— DATA LISTING —
....................
### src/rtl/ps2_host_tx.sv
// PS/2 host-to-device command transmitter: inhibit, request-to-send, 11-edge frame, ACK check.
// Define PS2_TX_RETRY_EN to retry a failed transfer up to two times before reporting err.
module ps2_host_tx #(
    parameter int INHIBIT_CYCLES = 10000,
    parameter int RTS_CYCLES     = 2000,
    parameter int FILTER_CYCLES  = 16,
    parameter int TIMEOUT_CYCLES = 2000000
) (
    input  logic       clk,
    input  logic       rst,
    input  logic       tx_valid,
    input  logic [7:0] tx_data,
    output logic       tx_ready,
    input  logic       kclk,
    input  logic       kdata,
    output logic       kclk_oe,
    output logic       kdata_oe,
    output logic       busy,
    output logic       done,
    output logic       err
);

    localparam int CW = 32;
    localparam int FW = $clog2(FILTER_CYCLES + 1);
    localparam logic [CW-1:0] INH_LAST  = CW'(INHIBIT_CYCLES - 1);
    localparam logic [CW-1:0] RTS_LAST  = CW'(RTS_CYCLES - 1);
    localparam logic [CW-1:0] TO_LAST   = CW'(TIMEOUT_CYCLES - 1);
    localparam logic [FW-1:0] FILT_LAST = FW'(FILTER_CYCLES - 1);

    typedef enum logic [2:0] {S_IDLE, S_INHIBIT, S_RTS, S_SEND, S_WAIT_REL} state_t;

    logic          kclk_m_q, kclk_s_q, kdata_m_q, kdata_s_q;
    logic          kclk_f_q, kclk_f_d;
    logic [FW-1:0] filt_q, filt_d;
    state_t        state_q, state_d;
    logic [CW-1:0] cnt_q, cnt_d;
    logic [3:0]    edge_q, edge_d, edge_nxt;
    logic [7:0]    byte_q, byte_d;
    logic          par_q, par_d;
    logic          kclk_oe_q, kclk_oe_d, kdata_oe_q, kdata_oe_d;
    logic          busy_q, busy_d, ready_q, ready_d;
    logic          done_q, done_d, err_q, err_d;
    logic          kclk_fall, fail;
`ifdef PS2_TX_RETRY_EN
    logic [1:0]    retry_q, retry_d;
`endif

    always_comb begin
        kclk_f_d   = kclk_f_q;
        filt_d     = filt_q;
        kclk_fall  = 1'b0;
        state_d    = state_q;
        cnt_d      = cnt_q;
        edge_d     = edge_q;
        edge_nxt   = edge_q + 4'd1;
        byte_d     = byte_q;
        par_d      = par_q;
        kclk_oe_d  = kclk_oe_q;
        kdata_oe_d = kdata_oe_q;
        done_d     = 1'b0;
        err_d      = 1'b0;
        fail       = 1'b0;
`ifdef PS2_TX_RETRY_EN
        retry_d    = retry_q;
`endif

        // A level change is accepted only after FILTER_CYCLES consecutive differing samples.
        if (kclk_s_q == kclk_f_q) begin
            filt_d = '0;
        end else if (filt_q == FILT_LAST) begin
            filt_d    = '0;
            kclk_f_d  = kclk_s_q;
            kclk_fall = kclk_f_q;
        end else begin
            filt_d = filt_q + 1'b1;
        end

        case (state_q)
            S_IDLE: begin
                if (tx_valid) begin
                    byte_d     = tx_data;
                    par_d      = ~^tx_data;
                    edge_d     = '0;
                    cnt_d      = '0;
                    kclk_oe_d  = 1'b1;
                    kdata_oe_d = 1'b0;
                    state_d    = S_INHIBIT;
`ifdef PS2_TX_RETRY_EN
                    retry_d    = '0;
`endif
                end
            end
            S_INHIBIT: begin
                if (cnt_q == INH_LAST) begin
                    cnt_d      = '0;
                    kdata_oe_d = 1'b1;
                    state_d    = S_RTS;
                end else begin
                    cnt_d = cnt_q + 1'b1;
                end
            end
            S_RTS: begin
                if (cnt_q == RTS_LAST) begin
                    cnt_d     = '0;
                    edge_d    = '0;
                    kclk_oe_d = 1'b0;
                    state_d   = S_SEND;
                end else begin
                    cnt_d = cnt_q + 1'b1;
                end
            end
            S_SEND: begin
                if (kclk_fall) begin
                    cnt_d  = '0;
                    edge_d = edge_nxt;
                    case (edge_nxt)
                        4'd1, 4'd2, 4'd3, 4'd4,
                        4'd5, 4'd6, 4'd7, 4'd8: kdata_oe_d = ~byte_q[edge_q[2:0]];
                        4'd9:                   kdata_oe_d = ~par_q;
                        4'd10:                  kdata_oe_d = 1'b0;
                        default: begin
                            if (kdata_s_q) fail = 1'b1;
                            else           state_d = S_WAIT_REL;
                        end
                    endcase
                end else if (cnt_q == TO_LAST) begin
                    fail = 1'b1;
                end else begin
                    cnt_d = cnt_q + 1'b1;
                end
            end
            S_WAIT_REL: begin
                if (kclk_s_q && kdata_s_q) begin
                    done_d  = 1'b1;
                    state_d = S_IDLE;
                end else if (cnt_q == TO_LAST) begin
                    fail = 1'b1;
                end else begin
                    cnt_d = cnt_q + 1'b1;
                end
            end
            default: state_d = S_IDLE;
        endcase

`ifdef PS2_TX_RETRY_EN
        if (fail && retry_q != 2'd2) begin
            retry_d    = retry_q + 2'd1;
            cnt_d      = '0;
            edge_d     = '0;
            kclk_oe_d  = 1'b1;
            kdata_oe_d = 1'b0;
            state_d    = S_INHIBIT;
        end else
`endif
        if (fail) begin
            cnt_d      = '0;
            kclk_oe_d  = 1'b0;
            kdata_oe_d = 1'b0;
            err_d      = 1'b1;
            state_d    = S_IDLE;
        end

        busy_d  = (state_d != S_IDLE);
        ready_d = (state_d == S_IDLE);
    end

    always_ff @(posedge clk or posedge rst) begin
        if (rst) begin
            kclk_m_q   <= 1'b1;
            kclk_s_q   <= 1'b1;
            kdata_m_q  <= 1'b1;
            kdata_s_q  <= 1'b1;
            kclk_f_q   <= 1'b1;
            filt_q     <= '0;
            state_q    <= S_IDLE;
            cnt_q      <= '0;
            edge_q     <= '0;
            byte_q     <= '0;
            par_q      <= 1'b0;
            kclk_oe_q  <= 1'b0;
            kdata_oe_q <= 1'b0;
            busy_q     <= 1'b0;
            ready_q    <= 1'b1;
            done_q     <= 1'b0;
            err_q      <= 1'b0;
`ifdef PS2_TX_RETRY_EN
            retry_q    <= '0;
`endif
        end else begin
            kclk_m_q   <= kclk;
            kclk_s_q   <= kclk_m_q;
            kdata_m_q  <= kdata;
            kdata_s_q  <= kdata_m_q;
            kclk_f_q   <= kclk_f_d;
            filt_q     <= filt_d;
            state_q    <= state_d;
            cnt_q      <= cnt_d;
            edge_q     <= edge_d;
            byte_q     <= byte_d;
            par_q      <= par_d;
            kclk_oe_q  <= kclk_oe_d;
            kdata_oe_q <= kdata_oe_d;
            busy_q     <= busy_d;
            ready_q    <= ready_d;
            done_q     <= done_d;
            err_q      <= err_d;
`ifdef PS2_TX_RETRY_EN
            retry_q    <= retry_d;
`endif
        end
    end

    assign kclk_oe  = kclk_oe_q;
    assign kdata_oe = kdata_oe_q;
    assign busy     = busy_q;
    assign tx_ready = ready_q;
    assign done     = done_q;
    assign err      = err_q;

endmodule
....................
— EXERCISE REQUIREMENTS —
Among the records above, extract exactly the lines from the line with "kclk_oe_d = 1'b0;" to the line with "4'd5, 4'd6, 4'd7, 4'd8: kdata_oe_d", both lines included, and leave out the rest.

— ANSWER AREA —
                    kclk_oe_d = 1'b0;
                    state_d   = S_SEND;
                end else begin
                    cnt_d = cnt_q + 1'b1;
                end
            end
            S_SEND: begin
                if (kclk_fall) begin
                    cnt_d  = '0;
                    edge_d = edge_nxt;
                    case (edge_nxt)
                        4'd1, 4'd2, 4'd3, 4'd4,
                        4'd5, 4'd6, 4'd7, 4'd8: kdata_oe_d = ~byte_q[edge_q[2:0]];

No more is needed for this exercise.